Frontline healthcare workers have been thrown at the centre of the unfolding coronavirus crisis as one of the agents for transmission of the disease, partly for lack of protective equipment.
Interaction with patients without proper training on how to avoid catching the virus is only helping compound matters, this coming a day after news that a clinical officer and her husband had tested positive for the disease.
Yesterday, the workers took on the Government individually and through their unions in a protest with one aptly describing their duty of attending to patients as a “calling, but not martyrdom”.
It was an expression of frustration shared by many of her peers who are either medics, cleaners or food handlers who regularly make close contact with patients.
Their collective fear was that they could inadvertently pick the virus before spreading it to their contacts including friends and family, at no fault of their own.
Representatives of the workers and individual medics stationed at the pandemic’s Ground Zero, Kenyatta National Hospital, who talked to The Standard, said training was insufficient, short and equipment lacking.
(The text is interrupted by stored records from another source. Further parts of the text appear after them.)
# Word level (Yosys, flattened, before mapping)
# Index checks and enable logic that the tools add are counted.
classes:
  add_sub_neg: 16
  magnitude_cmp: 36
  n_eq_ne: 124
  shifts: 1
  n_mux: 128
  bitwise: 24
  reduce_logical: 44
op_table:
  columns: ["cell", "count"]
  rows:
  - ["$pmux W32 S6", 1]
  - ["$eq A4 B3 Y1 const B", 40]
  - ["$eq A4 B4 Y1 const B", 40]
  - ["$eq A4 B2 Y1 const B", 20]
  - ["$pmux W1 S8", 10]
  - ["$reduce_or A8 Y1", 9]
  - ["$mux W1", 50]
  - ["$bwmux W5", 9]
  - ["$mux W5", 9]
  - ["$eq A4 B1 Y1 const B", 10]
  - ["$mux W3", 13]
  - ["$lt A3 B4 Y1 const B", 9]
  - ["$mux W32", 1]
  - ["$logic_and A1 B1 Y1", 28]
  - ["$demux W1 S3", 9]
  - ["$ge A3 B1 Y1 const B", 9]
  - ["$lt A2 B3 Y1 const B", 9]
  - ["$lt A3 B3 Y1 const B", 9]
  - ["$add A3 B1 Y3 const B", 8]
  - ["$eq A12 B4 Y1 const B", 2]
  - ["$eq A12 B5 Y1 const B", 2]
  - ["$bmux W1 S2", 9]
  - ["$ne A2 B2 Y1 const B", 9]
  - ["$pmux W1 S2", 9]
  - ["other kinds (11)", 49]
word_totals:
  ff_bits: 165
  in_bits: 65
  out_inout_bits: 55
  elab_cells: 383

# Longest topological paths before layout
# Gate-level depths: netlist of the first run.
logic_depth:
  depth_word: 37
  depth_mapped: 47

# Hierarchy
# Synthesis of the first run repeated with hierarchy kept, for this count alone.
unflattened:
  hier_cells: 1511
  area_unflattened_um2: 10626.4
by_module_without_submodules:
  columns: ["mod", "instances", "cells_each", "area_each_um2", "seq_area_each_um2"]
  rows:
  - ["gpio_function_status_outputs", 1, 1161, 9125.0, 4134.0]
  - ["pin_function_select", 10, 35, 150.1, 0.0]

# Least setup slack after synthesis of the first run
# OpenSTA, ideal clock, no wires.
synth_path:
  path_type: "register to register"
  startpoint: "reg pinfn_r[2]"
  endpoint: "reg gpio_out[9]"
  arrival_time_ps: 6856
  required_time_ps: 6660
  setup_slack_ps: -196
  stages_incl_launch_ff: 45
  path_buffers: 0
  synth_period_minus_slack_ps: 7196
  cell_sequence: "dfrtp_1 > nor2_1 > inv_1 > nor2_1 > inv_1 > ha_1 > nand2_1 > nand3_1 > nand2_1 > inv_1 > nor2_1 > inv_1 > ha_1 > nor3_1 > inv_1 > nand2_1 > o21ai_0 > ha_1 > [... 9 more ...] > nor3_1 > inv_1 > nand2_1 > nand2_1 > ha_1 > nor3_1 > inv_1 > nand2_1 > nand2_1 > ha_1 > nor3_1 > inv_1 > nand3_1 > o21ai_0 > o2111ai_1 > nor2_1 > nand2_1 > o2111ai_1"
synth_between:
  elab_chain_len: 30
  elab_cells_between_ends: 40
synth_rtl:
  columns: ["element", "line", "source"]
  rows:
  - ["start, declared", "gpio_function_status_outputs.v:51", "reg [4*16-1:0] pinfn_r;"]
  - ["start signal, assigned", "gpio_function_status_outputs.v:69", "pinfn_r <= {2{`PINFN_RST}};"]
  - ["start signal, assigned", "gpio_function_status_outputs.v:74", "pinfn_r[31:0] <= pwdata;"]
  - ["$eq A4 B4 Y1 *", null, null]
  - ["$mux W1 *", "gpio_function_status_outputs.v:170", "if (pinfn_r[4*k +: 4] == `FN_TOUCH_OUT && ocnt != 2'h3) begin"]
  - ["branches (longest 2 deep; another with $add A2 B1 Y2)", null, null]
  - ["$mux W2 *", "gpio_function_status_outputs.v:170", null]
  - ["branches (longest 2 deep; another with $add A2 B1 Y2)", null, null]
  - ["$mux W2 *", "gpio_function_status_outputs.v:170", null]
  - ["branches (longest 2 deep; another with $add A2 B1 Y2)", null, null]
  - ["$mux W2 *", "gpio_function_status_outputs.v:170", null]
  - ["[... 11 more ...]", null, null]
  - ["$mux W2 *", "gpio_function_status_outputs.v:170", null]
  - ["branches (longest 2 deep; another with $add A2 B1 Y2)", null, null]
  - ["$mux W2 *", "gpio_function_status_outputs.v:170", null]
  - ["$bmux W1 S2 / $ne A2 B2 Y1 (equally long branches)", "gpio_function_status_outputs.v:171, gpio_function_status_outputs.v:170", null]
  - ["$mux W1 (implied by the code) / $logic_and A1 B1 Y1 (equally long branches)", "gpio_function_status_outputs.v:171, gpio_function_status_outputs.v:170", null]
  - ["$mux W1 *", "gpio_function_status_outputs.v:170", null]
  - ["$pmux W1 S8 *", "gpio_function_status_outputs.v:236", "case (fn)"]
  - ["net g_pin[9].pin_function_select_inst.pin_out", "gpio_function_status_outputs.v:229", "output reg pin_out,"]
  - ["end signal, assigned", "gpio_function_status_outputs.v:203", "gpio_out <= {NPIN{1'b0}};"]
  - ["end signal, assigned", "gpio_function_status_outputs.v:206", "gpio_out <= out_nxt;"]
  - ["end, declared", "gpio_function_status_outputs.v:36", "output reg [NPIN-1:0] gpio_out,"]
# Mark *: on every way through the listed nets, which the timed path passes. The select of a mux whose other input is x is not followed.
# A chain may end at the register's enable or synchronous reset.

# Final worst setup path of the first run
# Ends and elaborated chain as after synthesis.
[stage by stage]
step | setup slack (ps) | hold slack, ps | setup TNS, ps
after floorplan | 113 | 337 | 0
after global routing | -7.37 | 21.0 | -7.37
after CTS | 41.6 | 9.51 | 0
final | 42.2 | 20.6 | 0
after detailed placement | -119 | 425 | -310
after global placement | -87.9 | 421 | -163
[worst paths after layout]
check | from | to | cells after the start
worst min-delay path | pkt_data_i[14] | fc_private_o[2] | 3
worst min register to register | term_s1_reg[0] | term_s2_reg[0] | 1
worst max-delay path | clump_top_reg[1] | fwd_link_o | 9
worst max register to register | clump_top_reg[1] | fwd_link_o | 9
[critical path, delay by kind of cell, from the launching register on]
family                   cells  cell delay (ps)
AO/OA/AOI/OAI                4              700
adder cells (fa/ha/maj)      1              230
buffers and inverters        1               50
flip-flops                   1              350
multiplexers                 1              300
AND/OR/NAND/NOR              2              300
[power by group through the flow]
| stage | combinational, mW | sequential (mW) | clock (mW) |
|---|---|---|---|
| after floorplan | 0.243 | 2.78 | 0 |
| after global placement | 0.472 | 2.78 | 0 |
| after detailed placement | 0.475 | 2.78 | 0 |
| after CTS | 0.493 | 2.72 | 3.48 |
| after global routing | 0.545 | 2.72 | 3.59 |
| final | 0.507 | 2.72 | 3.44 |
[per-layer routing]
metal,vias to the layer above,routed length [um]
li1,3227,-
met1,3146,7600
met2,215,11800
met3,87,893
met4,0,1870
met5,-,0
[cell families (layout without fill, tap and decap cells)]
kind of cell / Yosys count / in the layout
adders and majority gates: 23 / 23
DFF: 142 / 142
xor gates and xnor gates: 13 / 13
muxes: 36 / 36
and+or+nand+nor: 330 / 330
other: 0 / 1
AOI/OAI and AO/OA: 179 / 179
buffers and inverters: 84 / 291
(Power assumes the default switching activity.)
$ cat config.mk
export PLATFORM = sky130hd
export DESIGN_NAME = fsp_flag_sync_pin_config
export DESIGN_NICKNAME = d
export VERILOG_FILES = /design/src/fsp_pkg.sv /design/src/fsp_debounce.sv /design/src/fsp_flag_sync_pin_config.sv
export SDC_FILE = /design/constraint.sdc
export NUM_CORES = 1
export LEC_CHECK = 0
export ABC_AREA = 1
export BUFFER_PORTS_ARGS = -buffer_cell sky130_fd_sc_hd__buf_4
export CAP_MARGIN = 20
export CORE_MARGIN = 1
export CORE_UTILIZATION = 49
export DETAILED_ROUTE_END_ITERATION = 10
export PLACE_DENSITY = 0.66
export SYNTH_ARGS = -nofsm -noshare
export SYNTH_HDL_FRONTEND = slang
export SYNTH_SLANG_ARGS = --single-unit
export TNS_END_PERCENT = 100
$ cat constraint.sdc
create_clock -name clk_sys_i -period 4.7 [get_ports clk_sys_i]
set_input_delay 0.235 -clock clk_sys_i [delete_from_list [all_inputs] [get_ports clk_sys_i]]
set_output_delay 0.235 -clock clk_sys_i [all_outputs]
set_load 0.03 [all_outputs]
“The situation remains the same, we are now exposing ourselves and our families to the virus,” George Gibore, the Secretary General of the Kenya Union of Clinical Officers said.
The medic cited a survey he claims was conducted by the union to check on preparedness to handle Covid-19 among its members, and the findings were awakening.
“98.8 per cent of our members do not have access to proper protective equipment while 96 per cent have not been trained,” said the unionist.
In one case where trainers of trainers were showing their peers how to manage a Covid19 patient, Gibore claimed, the requisite gear was absent.
Rowena Wairimu, a medical doctor based in Murang’a, said in a post that stirred huge conversation online, that while she has responded to the calling to be a medical practitioner, she had not chosen to be a martyr.
“I have dedicated myself as a frontline healthcare worker in this Covid-19 pandemic. I promise to do everything possible to take care of you. Government of Kenya, I need personal protective equipment to protect myself and my family,” wrote Dr Wairimu.
Protective equipment
But a pathologist involved in the collection of samples for testing from suspected cases at the KNH said the protective equipment donated to Kenya “had just started arriving” including what they wore yesterday.
On the list of parts of the protective gear were washable gowns, type N95 masks, goggles and full face shields, which they indicated would greatly enhance their safety at work.
Boaz Onchari, chairman of the Kenya National Union of Nurses, however, said the State was only engaging in public relations stunts knowing all too well that there is no capacity to address the pandemic.
Specifically, he said, the available N95 nationally are not even enough to cater for Mbagathi Hospital which hosts the biggest isolation wards.
"We are already in a huge crisis where healthcare workers are exposing themselves to danger with the Government seemingly uninterested in the safety of nurses," Onchari said.